Stored data
+ + + + +

Context: an optimization exercise on an open-source flow, tuned for small area. The choices shown serve that exercise and are no tape-out recipe. In this exercise RTL edits were held to simulation tests only and were not proved equivalent to the original. Power is estimated from default activity; no workload was simulated.

### flow/constraint.sdc
create_clock -name core_clock -period 20.0 [get_ports {sys_clk}]
set_input_delay 4.0000 -clock core_clock [delete_from_list [all_inputs] [get_ports {sys_clk}]]
set_output_delay 4.0000 -clock core_clock [all_outputs]
set_load 0.01 [all_outputs]
### flow/run.sh
#!/bin/bash
# synth_recipe.tcl (not shown) runs the flow's synth.tcl, then flattens the netlist and writes it again
# the make line also repeats each setting of config.mk as NAME=value (left out here)
make -C /OpenROAD-flow-scripts/flow DESIGN_CONFIG=/design/flow/config.mk WORK_HOME=/design/flow/orfs CLKGATE_MAP_FILE= SYNTH_SCRIPT=/design/flow/synth_recipe.tcl finish
### flow/design.v
module key_debounce(
    input clk,
    input rst_n,
    input key,
    output reg ev
);
    localparam [5:0] S40 = 6'b101000;
    localparam [5:0] S1  = 6'b100000;
    reg key_d0;
    reg key_d1;
    reg key_filtered;
    reg [5:0] lfsr;
    wire hit = (lfsr == S1);
    always @(posedge clk or negedge rst_n) begin
        if (!rst_n) begin
            key_d0 <= 1'b1;
            key_d1 <= 1'b1;
            key_filtered <= 1'b1;
            lfsr <= 6'd0;
            ev <= 1'b0;
        end
        else begin
            key_d0 <= key;
            key_d1 <= key_d0;
            lfsr <= (key_d1 != key_d0) ? S40 : {lfsr[4:0], lfsr[5] ^ lfsr[4]};
            if (hit)
                key_filtered <= key_d1;
            ev <= hit & key_filtered & ~key_d1;
        end
    end
endmodule
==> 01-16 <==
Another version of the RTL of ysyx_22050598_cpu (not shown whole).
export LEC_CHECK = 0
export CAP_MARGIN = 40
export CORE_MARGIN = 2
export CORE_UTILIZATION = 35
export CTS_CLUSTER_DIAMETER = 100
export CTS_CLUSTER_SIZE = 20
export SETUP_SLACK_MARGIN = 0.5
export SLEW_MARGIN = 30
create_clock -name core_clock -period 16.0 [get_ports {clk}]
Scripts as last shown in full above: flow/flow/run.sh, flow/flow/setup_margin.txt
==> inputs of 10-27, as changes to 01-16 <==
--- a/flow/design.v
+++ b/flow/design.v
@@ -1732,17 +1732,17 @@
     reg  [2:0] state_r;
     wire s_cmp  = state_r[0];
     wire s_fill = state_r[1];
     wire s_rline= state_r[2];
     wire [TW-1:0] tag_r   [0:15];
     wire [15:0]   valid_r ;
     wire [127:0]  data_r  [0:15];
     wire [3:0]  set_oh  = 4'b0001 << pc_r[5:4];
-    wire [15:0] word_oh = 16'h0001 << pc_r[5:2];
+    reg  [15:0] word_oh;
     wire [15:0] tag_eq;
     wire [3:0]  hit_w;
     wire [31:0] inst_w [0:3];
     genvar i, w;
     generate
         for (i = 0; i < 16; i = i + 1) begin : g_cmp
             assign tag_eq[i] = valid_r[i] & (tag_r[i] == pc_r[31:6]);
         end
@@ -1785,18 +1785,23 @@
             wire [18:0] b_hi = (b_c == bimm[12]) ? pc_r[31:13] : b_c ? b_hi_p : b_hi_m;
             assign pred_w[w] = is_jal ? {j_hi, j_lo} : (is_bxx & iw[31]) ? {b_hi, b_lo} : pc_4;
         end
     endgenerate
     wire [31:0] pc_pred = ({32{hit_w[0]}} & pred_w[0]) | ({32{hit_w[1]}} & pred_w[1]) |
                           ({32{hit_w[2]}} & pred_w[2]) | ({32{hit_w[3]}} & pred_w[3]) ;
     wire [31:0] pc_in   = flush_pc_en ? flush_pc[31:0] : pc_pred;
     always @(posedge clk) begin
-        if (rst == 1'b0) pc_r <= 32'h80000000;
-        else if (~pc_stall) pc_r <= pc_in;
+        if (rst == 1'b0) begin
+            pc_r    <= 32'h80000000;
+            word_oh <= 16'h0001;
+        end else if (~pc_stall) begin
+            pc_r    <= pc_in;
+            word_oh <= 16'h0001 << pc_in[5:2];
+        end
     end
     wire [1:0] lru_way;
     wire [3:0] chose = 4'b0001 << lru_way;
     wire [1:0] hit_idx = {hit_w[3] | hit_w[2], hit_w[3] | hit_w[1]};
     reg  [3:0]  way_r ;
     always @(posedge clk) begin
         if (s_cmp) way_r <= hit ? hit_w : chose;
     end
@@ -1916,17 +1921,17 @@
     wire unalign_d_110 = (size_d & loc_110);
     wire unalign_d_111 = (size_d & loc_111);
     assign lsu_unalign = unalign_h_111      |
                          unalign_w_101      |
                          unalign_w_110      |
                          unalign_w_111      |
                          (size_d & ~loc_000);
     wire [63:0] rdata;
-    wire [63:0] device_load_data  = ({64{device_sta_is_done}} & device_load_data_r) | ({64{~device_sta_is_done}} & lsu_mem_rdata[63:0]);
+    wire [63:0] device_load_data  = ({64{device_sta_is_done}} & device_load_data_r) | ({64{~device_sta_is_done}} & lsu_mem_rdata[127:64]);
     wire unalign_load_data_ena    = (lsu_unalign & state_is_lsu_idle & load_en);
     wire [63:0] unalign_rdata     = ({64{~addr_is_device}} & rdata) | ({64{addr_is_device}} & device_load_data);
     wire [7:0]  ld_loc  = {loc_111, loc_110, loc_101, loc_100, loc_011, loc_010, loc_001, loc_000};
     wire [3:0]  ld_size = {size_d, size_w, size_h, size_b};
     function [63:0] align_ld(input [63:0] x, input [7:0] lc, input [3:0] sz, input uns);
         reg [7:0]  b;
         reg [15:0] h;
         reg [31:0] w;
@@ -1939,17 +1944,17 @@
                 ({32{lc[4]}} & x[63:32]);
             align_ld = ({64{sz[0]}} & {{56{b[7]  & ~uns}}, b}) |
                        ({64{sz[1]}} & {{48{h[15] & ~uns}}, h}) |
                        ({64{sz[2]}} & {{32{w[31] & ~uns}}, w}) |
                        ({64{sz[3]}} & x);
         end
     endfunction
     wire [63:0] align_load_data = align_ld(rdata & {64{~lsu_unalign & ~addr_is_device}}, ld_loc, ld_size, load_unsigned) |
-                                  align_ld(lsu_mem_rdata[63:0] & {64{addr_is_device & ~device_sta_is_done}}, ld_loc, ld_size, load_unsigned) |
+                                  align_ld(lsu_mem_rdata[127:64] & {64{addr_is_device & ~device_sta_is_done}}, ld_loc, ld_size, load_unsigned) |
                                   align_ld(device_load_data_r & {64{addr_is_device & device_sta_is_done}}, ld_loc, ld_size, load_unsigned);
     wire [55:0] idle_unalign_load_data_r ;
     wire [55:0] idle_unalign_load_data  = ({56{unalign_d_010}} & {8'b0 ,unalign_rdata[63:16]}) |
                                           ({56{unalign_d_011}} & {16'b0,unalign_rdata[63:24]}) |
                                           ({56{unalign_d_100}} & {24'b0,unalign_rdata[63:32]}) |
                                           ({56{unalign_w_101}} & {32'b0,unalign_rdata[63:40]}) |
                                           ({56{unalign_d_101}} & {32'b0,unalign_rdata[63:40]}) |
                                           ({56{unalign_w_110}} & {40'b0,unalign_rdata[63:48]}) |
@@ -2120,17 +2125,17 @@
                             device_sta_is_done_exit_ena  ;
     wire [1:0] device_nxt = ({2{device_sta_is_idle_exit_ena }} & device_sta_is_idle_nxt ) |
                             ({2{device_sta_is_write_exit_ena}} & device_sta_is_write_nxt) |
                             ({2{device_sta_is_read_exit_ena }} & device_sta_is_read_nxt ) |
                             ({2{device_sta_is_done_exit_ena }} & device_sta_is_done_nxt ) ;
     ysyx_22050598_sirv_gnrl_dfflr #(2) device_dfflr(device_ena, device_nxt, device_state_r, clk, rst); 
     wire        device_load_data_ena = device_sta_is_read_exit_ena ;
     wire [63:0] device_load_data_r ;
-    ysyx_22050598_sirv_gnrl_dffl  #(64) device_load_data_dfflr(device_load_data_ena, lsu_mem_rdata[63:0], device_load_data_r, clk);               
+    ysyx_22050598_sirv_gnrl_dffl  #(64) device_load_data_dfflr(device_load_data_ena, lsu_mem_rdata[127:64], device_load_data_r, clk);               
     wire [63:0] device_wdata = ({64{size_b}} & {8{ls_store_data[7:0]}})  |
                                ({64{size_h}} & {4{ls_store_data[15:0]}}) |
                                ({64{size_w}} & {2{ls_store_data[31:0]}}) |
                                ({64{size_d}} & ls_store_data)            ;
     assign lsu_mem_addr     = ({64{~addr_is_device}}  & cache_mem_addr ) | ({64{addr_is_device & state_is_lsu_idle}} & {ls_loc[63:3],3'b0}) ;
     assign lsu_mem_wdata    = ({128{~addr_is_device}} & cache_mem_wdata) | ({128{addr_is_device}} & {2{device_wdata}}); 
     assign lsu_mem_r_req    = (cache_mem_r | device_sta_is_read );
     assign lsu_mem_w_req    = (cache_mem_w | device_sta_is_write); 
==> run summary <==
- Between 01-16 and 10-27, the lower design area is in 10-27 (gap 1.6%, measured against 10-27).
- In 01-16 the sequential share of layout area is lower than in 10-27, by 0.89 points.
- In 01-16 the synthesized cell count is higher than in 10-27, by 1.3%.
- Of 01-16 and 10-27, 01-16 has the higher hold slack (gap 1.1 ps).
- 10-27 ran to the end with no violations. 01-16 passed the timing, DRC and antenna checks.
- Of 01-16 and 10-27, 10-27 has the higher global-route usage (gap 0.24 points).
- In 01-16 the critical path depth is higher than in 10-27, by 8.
This is an optimization exercise on Yosys and OpenROAD, whose aim is small area, not a production implementation. At most, simulation tests tie the RTL to the original design; equivalence was not proved. Only the layout flow was run in run 1; the RTL was not checked for function there. Power and IR drop assume default switching activity.

## flow/design.v (module list and top-level ports; edited modules follow where they fit)
// module Delay_reg: 11 lines
// module Delay2n: 23 lines
// module ML_fa: 7 lines
// module Multiplierless_Correlator: 991 lines
module Multiplierless_Correlator #(parameter FBIT = 7) (
	input clk, rst,
	input ena,
	input [15:0] CR_in,
	output reg [4+FBIT:0] CR_out
);
  // ...
==> flow/run.sh <==
#!/bin/bash
# synth_recipe.tcl (not shown) runs the flow's synth.tcl, then flattens the netlist and writes it again
# the make line also repeats each setting of config.mk as NAME=value (left out here)
make -C /OpenROAD-flow-scripts/flow DESIGN_CONFIG=/design/flow/config.mk WORK_HOME=/design/flow/orfs CLKGATE_MAP_FILE= SYNTH_SCRIPT=/design/flow/synth_recipe.tcl finish
==> flow/config.mk <==
export PLATFORM = sky130hd
export DESIGN_NAME = Multiplierless_Correlator
export DESIGN_NICKNAME = Multiplierless_Correlator
export VERILOG_FILES = /design/flow/design.v
export SDC_FILE = /design/flow/constraint.sdc
export NUM_CORES = 4
export LEC_CHECK = 0
export CAP_MARGIN = 20
export CORE_MARGIN = 2
export CORE_UTILIZATION = 40
export CTS_BUF_LIST = sky130_fd_sc_hd__clkbuf_16
export CTS_CLUSTER_DIAMETER = 100
export CTS_CLUSTER_SIZE = 28
export SLEW_MARGIN = 20
export SYNTH_HIERARCHICAL = 1
==> flow/constraint.sdc <==
create_clock -name core_clock -period 10.0 [get_ports {clk}]
set_input_delay 2.0000 -clock core_clock [delete_from_list [all_inputs] [get_ports {clk}]]
set_output_delay 2.0000 -clock core_clock [all_outputs]
set_load 0.01 [all_outputs]
==> impl_metrics.toml, run 1 <==
[pwr]
seq-power_w = 0.00440
power_density_mw_per_mm2 = 151
p_int_w = 0.00533
p_comb_share_pct = 4.0

[setup_path]
path_cells = "fa_1 -> fa_1 -> fa_1 -> fa_1 -> fa_1 -> fa_1 -> fa_1 -> fa_1 -> fa_1 -> fa_1 -> fa_1 -> fa_1 -> fa_1 -> fa_1 -> fa_1 -> fa_1 -> fa_1 -> a22oi_1 -> nor2_1"
cpMostUsedCell = "fa_1"
crit_type = "reg2reg"
worst_r2r_endpoint = "CR_out[11]"

[floorplan]
row_count = 121
dieArea_mm2 = 0.113

[yosys]
synth_area_mm2 = 0.0441
seq_area_frac_synth_pct = 49.9
yosysMostFrequentCell = "dfxtp_1"
synth-async-reset-ratio_pct = 0
synth_area_leaders = "dfxtp_1 (50%), a22oi_1 (19%), fa_1 (18%)"

[route]
viasPerCell = 5.28
vias = 27900
met1Wirelength_um = 40100

[global_route]
use_met3_pct = 1.97

[cts]
cts_tree = "done"
postCtsSetupBuffers = 0
numCtsBuffers = 47
root_buffer = "clkbuf_16"

[layout]
clock_cell_area_share_pct = 2.88
top_register = "CR_out"
nNonClkBuffers = 50
fill_cells = 10400
seq_cell_count = 1100

[run]
cap_viol_max_count = 0

[placement]
dp.cells = 5209

[worst_hold_path]
min_path_type = "reg2reg"

[timing]
tightest_slew_ps = 1170
setup_ws_ps = 1440

[outcome]
outcome = "timing/DRC/antenna clean"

+ + + + +

=== Task item ===
Retype the entries above exactly, but only from the line containing "wire [1:0] device_nxt" through the line containing "device_state_r, clk, rst);", both included.

=== Answer space ===
     wire [1:0] device_nxt = ({2{device_sta_is_idle_exit_ena }} & device_sta_is_idle_nxt ) |
                             ({2{device_sta_is_write_exit_ena}} & device_sta_is_write_nxt) |
                             ({2{device_sta_is_read_exit_ena }} & device_sta_is_read_nxt ) |
                             ({2{device_sta_is_done_exit_ena }} & device_sta_is_done_nxt ) ;
     ysyx_22050598_sirv_gnrl_dfflr #(2) device_dfflr(device_ena, device_nxt, device_state_r, clk, rst); 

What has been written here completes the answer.